### Work to be completed:
Filter the lines below, copying only those with the string "PCLK".

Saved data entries
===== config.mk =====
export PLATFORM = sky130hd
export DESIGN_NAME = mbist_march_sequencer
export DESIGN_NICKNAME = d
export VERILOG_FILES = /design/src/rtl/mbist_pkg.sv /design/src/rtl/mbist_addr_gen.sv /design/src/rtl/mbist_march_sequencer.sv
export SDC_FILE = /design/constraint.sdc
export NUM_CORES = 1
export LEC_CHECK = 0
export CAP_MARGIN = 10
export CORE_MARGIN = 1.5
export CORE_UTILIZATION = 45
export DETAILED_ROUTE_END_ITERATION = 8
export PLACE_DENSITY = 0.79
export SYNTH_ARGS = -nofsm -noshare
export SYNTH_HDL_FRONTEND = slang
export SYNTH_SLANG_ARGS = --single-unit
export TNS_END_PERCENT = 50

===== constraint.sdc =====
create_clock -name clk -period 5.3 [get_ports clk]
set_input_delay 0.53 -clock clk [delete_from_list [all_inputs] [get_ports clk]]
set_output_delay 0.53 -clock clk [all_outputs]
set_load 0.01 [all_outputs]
---
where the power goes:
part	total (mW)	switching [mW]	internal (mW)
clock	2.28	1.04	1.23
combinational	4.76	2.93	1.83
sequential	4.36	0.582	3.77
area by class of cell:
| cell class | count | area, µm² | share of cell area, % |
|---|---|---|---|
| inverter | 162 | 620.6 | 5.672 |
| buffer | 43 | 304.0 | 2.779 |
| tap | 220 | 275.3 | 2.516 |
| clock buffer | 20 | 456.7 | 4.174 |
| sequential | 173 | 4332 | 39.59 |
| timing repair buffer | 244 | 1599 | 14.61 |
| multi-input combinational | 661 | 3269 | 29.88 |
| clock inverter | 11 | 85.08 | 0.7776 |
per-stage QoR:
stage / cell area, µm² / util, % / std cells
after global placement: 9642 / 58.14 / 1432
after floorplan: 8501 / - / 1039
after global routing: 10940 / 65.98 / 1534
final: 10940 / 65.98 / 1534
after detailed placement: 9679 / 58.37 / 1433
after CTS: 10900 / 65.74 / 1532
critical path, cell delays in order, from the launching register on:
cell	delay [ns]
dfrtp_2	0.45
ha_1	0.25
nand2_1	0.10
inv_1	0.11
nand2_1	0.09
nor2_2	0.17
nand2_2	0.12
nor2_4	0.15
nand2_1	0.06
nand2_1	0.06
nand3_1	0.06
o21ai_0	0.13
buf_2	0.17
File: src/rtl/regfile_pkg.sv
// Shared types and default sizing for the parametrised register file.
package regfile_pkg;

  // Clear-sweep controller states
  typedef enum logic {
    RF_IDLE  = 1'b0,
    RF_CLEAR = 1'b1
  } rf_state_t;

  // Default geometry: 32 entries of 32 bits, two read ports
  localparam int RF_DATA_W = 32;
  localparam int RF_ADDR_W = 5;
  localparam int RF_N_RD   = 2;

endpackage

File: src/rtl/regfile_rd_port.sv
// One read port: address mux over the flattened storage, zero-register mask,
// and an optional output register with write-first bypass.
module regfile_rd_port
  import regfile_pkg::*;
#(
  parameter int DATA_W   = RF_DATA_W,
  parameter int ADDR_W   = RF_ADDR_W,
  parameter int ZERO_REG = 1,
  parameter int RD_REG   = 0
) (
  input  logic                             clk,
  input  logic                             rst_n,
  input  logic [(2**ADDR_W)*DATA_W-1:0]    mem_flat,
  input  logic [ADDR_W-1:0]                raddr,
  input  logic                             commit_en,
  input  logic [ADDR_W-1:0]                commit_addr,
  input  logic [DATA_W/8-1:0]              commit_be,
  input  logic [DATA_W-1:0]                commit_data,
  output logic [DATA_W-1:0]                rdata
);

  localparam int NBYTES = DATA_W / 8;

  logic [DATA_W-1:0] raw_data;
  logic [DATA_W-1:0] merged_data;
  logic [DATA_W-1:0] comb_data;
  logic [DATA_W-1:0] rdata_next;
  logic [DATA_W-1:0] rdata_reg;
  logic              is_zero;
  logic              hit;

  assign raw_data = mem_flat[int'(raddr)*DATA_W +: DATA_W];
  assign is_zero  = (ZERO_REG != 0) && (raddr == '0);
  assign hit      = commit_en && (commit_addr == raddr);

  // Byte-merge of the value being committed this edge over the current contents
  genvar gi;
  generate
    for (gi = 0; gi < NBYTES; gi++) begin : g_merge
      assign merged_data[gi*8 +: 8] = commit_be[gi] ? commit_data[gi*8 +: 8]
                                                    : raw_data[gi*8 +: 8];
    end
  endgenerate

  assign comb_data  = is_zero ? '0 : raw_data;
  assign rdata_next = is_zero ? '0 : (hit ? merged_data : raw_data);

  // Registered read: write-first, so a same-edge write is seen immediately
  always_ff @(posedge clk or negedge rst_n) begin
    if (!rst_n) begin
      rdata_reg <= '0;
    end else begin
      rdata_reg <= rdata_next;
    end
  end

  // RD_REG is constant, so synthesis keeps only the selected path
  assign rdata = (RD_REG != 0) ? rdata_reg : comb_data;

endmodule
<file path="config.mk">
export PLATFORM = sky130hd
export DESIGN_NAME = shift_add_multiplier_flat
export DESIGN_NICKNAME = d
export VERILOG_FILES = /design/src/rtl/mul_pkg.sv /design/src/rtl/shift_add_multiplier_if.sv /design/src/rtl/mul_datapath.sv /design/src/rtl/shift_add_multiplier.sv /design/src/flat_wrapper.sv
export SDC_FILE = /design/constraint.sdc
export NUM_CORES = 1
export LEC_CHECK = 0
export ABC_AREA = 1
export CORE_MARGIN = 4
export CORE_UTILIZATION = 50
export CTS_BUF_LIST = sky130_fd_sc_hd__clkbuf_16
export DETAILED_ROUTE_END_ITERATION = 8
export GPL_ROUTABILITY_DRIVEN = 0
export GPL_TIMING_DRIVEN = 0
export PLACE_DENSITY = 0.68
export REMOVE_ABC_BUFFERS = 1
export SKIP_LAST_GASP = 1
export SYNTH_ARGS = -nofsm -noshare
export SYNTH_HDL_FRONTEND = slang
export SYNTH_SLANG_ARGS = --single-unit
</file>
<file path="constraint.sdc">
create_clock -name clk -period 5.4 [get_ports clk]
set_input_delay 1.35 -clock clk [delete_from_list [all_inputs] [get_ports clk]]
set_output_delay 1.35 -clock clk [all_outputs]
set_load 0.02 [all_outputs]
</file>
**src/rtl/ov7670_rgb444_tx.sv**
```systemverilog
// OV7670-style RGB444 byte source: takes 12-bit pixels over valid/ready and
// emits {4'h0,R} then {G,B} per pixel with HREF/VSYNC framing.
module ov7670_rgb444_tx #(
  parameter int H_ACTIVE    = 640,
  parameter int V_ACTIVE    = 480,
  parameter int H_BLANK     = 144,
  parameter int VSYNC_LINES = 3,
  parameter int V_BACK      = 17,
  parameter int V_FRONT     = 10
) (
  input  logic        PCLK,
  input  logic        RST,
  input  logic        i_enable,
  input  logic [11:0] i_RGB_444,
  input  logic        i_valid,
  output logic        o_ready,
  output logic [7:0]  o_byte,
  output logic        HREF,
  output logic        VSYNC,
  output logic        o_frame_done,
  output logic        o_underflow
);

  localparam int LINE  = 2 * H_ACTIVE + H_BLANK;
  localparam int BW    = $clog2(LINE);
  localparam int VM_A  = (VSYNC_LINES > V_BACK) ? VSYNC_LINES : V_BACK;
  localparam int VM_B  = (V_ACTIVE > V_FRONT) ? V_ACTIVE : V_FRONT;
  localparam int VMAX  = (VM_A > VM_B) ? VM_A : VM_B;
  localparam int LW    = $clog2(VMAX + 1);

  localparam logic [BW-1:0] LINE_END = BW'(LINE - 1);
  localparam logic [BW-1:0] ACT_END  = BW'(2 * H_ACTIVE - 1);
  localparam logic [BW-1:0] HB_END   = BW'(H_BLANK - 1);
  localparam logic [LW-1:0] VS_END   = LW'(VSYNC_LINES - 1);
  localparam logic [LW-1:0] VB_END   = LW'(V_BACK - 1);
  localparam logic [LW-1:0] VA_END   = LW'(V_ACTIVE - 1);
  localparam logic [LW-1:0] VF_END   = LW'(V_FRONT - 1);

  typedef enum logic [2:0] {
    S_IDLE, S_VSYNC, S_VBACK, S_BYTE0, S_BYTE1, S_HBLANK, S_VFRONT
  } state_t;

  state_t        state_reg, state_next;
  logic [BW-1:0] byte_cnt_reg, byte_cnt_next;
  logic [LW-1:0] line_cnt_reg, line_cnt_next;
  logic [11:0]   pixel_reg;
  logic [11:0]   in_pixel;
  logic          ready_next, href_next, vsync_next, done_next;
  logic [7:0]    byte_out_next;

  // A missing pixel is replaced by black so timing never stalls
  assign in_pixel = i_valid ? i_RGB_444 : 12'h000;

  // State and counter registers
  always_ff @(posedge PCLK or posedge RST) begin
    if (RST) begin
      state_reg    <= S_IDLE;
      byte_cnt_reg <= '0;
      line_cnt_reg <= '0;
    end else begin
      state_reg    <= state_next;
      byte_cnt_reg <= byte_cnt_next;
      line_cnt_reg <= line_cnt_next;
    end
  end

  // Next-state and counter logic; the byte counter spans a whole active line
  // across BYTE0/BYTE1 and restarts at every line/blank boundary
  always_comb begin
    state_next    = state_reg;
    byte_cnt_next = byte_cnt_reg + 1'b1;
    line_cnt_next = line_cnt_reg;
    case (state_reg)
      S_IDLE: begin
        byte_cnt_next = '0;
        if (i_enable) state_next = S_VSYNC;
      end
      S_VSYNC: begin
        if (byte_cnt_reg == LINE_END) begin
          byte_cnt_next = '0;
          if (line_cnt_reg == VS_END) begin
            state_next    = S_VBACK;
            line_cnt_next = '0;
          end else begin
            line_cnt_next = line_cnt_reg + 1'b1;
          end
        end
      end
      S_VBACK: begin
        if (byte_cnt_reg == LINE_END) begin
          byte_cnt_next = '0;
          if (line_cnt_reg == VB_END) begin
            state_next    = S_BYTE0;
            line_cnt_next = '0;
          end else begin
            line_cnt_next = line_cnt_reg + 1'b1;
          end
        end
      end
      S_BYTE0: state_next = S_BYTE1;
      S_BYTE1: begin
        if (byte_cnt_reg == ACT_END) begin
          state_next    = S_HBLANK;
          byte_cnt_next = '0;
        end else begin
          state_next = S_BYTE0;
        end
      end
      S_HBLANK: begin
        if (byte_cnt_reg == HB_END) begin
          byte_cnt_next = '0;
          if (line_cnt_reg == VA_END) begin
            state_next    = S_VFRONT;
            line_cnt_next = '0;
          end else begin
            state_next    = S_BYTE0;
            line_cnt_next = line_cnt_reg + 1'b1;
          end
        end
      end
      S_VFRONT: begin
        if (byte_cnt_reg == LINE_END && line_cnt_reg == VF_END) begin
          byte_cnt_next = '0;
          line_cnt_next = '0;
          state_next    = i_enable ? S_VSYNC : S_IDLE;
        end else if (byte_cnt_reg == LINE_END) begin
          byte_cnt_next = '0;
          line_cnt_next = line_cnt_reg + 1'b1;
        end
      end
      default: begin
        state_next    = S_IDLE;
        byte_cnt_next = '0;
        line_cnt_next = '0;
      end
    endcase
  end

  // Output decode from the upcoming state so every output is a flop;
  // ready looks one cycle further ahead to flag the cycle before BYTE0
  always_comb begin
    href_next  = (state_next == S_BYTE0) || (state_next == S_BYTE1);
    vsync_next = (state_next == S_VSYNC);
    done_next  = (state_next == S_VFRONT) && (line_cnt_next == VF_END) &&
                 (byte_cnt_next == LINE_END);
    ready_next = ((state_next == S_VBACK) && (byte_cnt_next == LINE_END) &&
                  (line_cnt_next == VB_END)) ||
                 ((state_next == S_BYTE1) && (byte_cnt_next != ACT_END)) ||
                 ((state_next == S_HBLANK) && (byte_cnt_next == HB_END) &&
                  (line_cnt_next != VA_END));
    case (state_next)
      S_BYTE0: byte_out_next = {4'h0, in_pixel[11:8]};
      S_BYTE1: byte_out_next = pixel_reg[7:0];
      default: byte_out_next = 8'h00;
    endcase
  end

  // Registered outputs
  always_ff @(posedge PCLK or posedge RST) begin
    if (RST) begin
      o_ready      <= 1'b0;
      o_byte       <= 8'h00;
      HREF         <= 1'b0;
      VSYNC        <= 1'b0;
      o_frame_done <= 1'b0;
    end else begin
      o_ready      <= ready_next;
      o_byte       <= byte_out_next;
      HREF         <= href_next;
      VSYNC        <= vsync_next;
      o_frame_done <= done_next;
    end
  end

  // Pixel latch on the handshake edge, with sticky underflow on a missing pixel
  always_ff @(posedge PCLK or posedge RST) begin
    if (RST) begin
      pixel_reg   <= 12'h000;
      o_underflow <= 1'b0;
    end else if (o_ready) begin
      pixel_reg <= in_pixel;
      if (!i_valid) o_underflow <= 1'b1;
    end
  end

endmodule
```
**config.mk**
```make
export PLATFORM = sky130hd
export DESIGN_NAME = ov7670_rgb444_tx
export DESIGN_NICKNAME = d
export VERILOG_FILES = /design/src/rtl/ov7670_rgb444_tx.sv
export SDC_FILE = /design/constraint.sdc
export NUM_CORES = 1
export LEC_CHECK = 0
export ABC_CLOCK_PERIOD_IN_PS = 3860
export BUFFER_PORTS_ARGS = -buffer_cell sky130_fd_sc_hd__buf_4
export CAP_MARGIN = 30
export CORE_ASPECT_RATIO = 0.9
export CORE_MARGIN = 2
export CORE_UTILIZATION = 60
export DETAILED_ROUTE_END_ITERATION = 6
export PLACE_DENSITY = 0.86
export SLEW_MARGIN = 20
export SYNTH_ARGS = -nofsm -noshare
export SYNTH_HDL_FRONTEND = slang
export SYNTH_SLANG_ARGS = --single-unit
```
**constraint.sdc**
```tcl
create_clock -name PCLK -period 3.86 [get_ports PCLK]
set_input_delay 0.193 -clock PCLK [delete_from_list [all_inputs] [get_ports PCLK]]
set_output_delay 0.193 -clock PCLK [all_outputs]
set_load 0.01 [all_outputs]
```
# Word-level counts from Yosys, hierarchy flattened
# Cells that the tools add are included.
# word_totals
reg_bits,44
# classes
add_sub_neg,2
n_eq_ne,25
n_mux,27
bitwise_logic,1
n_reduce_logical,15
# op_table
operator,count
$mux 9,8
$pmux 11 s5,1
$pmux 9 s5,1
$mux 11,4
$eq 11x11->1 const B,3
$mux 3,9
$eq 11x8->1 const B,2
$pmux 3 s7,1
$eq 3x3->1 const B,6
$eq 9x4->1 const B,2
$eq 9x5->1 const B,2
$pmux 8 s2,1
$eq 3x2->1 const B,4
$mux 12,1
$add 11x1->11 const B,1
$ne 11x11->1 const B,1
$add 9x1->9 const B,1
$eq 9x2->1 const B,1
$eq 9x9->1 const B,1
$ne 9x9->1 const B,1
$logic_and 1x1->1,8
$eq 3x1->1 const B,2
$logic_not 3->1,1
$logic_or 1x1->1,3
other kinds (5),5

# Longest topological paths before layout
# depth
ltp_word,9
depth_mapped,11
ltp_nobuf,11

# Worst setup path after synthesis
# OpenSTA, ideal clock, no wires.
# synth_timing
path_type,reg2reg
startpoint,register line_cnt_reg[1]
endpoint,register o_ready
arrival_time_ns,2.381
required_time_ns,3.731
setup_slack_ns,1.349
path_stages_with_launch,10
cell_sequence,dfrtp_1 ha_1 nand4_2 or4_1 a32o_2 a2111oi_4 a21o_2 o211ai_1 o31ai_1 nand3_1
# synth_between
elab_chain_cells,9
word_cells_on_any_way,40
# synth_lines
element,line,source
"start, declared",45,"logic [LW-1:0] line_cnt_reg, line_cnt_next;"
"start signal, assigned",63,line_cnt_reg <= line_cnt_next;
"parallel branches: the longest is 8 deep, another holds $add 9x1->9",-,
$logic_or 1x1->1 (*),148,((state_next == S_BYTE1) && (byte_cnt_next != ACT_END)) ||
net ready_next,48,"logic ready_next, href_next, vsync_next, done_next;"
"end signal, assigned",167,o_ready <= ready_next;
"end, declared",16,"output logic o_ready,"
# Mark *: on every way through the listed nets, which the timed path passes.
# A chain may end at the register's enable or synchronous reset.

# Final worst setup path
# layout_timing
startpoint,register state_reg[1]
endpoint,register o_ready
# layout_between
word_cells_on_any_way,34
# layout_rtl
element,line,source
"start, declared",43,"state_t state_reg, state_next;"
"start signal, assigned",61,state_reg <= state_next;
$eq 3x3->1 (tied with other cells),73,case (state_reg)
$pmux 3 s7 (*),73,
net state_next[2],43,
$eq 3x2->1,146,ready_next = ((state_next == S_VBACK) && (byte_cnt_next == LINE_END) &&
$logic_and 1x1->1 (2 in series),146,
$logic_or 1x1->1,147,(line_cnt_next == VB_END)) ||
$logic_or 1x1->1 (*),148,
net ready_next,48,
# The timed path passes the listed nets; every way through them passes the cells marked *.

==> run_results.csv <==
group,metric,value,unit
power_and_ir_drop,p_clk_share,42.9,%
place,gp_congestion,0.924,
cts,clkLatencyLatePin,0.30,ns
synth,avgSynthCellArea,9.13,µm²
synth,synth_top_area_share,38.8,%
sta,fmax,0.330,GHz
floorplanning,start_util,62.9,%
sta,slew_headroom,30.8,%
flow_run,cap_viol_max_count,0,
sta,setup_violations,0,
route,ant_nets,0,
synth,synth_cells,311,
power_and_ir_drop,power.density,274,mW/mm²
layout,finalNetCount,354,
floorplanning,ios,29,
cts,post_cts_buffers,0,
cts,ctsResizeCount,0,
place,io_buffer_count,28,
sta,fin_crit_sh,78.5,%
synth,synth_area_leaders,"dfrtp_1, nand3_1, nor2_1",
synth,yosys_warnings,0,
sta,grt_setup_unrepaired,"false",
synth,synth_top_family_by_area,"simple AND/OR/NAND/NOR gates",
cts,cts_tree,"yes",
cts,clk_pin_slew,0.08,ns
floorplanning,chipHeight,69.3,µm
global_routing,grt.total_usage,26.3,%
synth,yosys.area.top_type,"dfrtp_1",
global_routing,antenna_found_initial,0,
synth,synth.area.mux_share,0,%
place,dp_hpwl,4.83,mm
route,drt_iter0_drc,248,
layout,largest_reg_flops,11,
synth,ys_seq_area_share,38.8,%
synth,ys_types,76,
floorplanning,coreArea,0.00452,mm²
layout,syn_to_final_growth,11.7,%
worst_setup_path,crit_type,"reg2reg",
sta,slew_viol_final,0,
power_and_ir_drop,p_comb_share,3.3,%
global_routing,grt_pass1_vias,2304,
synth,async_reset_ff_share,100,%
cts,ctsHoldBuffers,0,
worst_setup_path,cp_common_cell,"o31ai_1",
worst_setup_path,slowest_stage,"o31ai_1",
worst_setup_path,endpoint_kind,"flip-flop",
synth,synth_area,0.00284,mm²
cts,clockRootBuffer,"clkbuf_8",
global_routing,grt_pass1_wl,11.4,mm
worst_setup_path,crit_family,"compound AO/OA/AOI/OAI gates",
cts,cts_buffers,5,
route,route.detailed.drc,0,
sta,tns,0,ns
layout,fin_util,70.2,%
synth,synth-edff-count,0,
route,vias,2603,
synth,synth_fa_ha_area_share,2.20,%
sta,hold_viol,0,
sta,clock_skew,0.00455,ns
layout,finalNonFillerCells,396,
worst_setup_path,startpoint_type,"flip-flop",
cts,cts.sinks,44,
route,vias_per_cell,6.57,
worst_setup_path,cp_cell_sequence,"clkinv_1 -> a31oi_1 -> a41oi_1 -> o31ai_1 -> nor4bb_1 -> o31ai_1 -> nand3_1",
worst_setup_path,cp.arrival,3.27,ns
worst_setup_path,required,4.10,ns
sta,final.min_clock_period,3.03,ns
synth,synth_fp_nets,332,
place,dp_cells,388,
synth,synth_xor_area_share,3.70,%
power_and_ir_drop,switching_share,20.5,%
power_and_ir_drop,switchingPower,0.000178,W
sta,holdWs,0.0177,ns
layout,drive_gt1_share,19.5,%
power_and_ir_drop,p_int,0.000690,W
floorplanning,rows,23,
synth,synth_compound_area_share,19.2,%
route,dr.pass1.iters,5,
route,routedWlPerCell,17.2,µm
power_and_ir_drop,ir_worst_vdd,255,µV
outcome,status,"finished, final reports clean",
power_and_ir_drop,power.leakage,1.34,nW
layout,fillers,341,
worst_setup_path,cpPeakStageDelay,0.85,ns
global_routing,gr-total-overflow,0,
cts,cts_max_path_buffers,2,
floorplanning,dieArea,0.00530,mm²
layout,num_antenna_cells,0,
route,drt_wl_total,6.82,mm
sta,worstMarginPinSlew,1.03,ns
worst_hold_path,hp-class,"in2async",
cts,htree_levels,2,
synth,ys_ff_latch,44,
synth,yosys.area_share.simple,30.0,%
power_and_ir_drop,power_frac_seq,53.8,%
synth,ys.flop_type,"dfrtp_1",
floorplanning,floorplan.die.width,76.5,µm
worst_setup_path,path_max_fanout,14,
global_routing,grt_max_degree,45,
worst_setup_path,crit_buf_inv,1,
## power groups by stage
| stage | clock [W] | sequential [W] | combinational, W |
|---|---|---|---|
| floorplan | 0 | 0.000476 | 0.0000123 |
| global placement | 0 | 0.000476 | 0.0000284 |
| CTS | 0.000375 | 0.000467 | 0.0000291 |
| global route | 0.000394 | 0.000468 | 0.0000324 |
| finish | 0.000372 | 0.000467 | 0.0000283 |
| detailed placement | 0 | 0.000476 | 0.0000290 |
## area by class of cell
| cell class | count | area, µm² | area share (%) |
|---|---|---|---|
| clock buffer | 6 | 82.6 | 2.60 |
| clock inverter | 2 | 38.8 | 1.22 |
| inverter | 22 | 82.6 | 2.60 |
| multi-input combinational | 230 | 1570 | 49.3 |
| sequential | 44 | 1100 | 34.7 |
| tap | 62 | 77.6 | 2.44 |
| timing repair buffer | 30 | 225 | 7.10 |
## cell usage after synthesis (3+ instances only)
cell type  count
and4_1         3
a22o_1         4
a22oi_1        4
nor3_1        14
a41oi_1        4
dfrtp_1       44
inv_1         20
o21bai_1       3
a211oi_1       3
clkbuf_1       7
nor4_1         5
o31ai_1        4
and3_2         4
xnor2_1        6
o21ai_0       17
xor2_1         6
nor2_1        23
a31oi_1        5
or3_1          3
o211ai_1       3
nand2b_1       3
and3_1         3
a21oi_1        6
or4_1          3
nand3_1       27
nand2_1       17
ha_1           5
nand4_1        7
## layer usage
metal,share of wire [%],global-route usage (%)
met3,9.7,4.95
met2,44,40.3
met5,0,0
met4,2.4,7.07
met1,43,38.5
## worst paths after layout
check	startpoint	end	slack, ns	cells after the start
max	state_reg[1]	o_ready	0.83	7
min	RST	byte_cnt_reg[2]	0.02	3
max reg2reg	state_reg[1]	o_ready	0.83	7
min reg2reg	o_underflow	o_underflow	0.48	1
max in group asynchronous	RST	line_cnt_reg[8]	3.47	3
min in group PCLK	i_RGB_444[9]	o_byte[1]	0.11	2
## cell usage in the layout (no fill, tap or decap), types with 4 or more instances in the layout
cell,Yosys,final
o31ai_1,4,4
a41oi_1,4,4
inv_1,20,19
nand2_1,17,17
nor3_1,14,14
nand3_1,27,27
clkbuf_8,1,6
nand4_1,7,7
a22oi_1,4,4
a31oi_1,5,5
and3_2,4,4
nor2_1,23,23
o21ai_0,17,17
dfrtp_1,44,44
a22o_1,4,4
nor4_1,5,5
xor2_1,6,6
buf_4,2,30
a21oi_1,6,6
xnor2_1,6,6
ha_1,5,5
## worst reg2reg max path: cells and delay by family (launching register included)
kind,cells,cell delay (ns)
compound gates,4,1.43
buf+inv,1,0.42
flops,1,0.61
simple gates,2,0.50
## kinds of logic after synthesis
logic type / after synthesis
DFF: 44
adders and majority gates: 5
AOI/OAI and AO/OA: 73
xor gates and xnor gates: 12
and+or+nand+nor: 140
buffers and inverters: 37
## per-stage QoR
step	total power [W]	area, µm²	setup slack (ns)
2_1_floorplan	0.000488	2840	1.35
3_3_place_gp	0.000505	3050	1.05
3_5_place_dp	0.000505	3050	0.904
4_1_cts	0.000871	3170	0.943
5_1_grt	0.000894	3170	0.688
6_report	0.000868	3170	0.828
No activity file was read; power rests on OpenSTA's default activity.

### Solution:
  input  logic        PCLK,
  always_ff @(posedge PCLK or posedge RST) begin
  always_ff @(posedge PCLK or posedge RST) begin
  always_ff @(posedge PCLK or posedge RST) begin
create_clock -name PCLK -period 3.86 [get_ports PCLK]
set_input_delay 0.193 -clock PCLK [delete_from_list [all_inputs] [get_ports PCLK]]
set_output_delay 0.193 -clock PCLK [all_outputs]
min in group PCLK	i_RGB_444[9]	o_byte[1]	0.11	2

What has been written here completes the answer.